BEGIN INPUT
What follows belongs to an exercise in optimizing a design on an open flow for small area; a production flow would make more cautious choices.
RTL that was checked went through simulation tests only; none was proved equivalent to the original.
No activity file was given, so power comes from the tool's default toggle rates.

==> inputs of run M <==
==> flow/design.v (excerpt) <==
module cpu_top (
    input  logic        clk,
    input  logic        rst_n,
    input  logic        run,
    input  logic        prog_we,
    input  logic [5:0]  prog_addr,
    input  logic [31:0] prog_wdata,
    input  logic [15:0] mem_rdata,
    output logic        mem_write,
    output logic        mem_read,
    output logic [15:0] mem_addr,
    output logic [15:0] mem_wdata,
    output logic [5:0]  pc
);
    cpu_core u_core (
        .clk        (clk),
        .rst_n      (rst_n),
        .run        (run),
        .prog_we    (prog_we),
        .prog_addr  (prog_addr),
        .prog_wdata (prog_wdata),
        .mem_rdata  (mem_rdata),
        .mem_write  (mem_write),
        .mem_read   (mem_read),
        .mem_addr   (mem_addr),
        .mem_wdata  (mem_wdata),
        .pc         (pc)
    );
endmodule
==> module instr_decoder, before the edit <==
module instr_decoder (
    input  logic                      run,
    input  logic [cpu_pkg::ENC_W-1:0] w,
    input  logic [3:0]                flags,      
    output logic [2:0]                x_sel,
    output logic [2:0]                y_sel,
    output logic [2:0]                w_sel,
    output logic                      use_x,
    output logic                      use_imm,
    output logic                      sub,
    output logic                      use_carry,
    output logic                      reg_we,
    output logic                      flag_we,
    output logic                      load,
    output logic                      mem_read,
    output logic                      mem_write,
    output logic                      jump
);
    logic c3, single, rest;
    logic is_ldo, is_sto, is_adi, is_ldd, is_ldi, is_std, is_cmi, is_alu, is_mov, is_jmp;
    logic cond;
    assign c3     = w[23] & w[22];
    assign single = c3 & ~w[18];
    assign rest   = c3 & w[18];
    assign is_ldo = ~w[23] & ~w[22];
    assign is_sto = ~w[23] & w[22];
    assign is_adi = w[23] & ~w[22];
    assign is_ldd = single & (w[17:16] == 2'd0);
    assign is_ldi = single & (w[17:16] == 2'd1);
    assign is_std = single & (w[17:16] == 2'd2);
    assign is_cmi = single & (w[17:16] == 2'd3);
    assign is_alu = rest & (w[17:16] == 2'd0);
    assign is_mov = rest & (w[17:16] == 2'd1);
    assign is_jmp = rest & (w[17:16] == 2'd2);
    assign x_sel     = ~c3 ? w[18:16] : (w[18] ? w[2:0] : w[21:19]);
    assign y_sel     = rest ? w[5:3] : w[21:19];
    assign w_sel     = w[21:19];
    assign use_x     = ~(is_ldd | is_ldi | is_std | is_mov);
    assign use_imm   = ~rest;
    assign sub       = is_cmi | (is_alu & w[6]);
    assign use_carry = is_alu & w[7];
    assign load      = is_ldo | is_ldd;
    always_comb begin
        case (w[8:6])
            cpu_pkg::jc_carry: cond = flags[1];
            cpu_pkg::jc_eq:    cond = flags[0];
            cpu_pkg::jc_lt:    cond = flags[2];
            cpu_pkg::jc_le:    cond = flags[2] | flags[0];
            cpu_pkg::jc_ovf:   cond = flags[3];
            default:           cond = 1'b1;
        endcase
    end
    assign reg_we    = run & (is_ldo | is_adi | is_ldd | is_ldi | is_mov | (is_alu & w[8]));
    assign flag_we   = run & (is_adi | is_cmi | is_alu);
    assign mem_read  = run & load;
    assign mem_write = run & (is_sto | is_std);
    assign jump      = run & is_jmp & (cond ^ w[9]);
endmodule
END INPUT
ABOUT THIS EXERCISE ::
Pull out all lines from the entries above that include the word "jump".

ANSWER BOX ::
    output logic                      jump
    assign jump      = run & is_jmp & (cond ^ w[9]);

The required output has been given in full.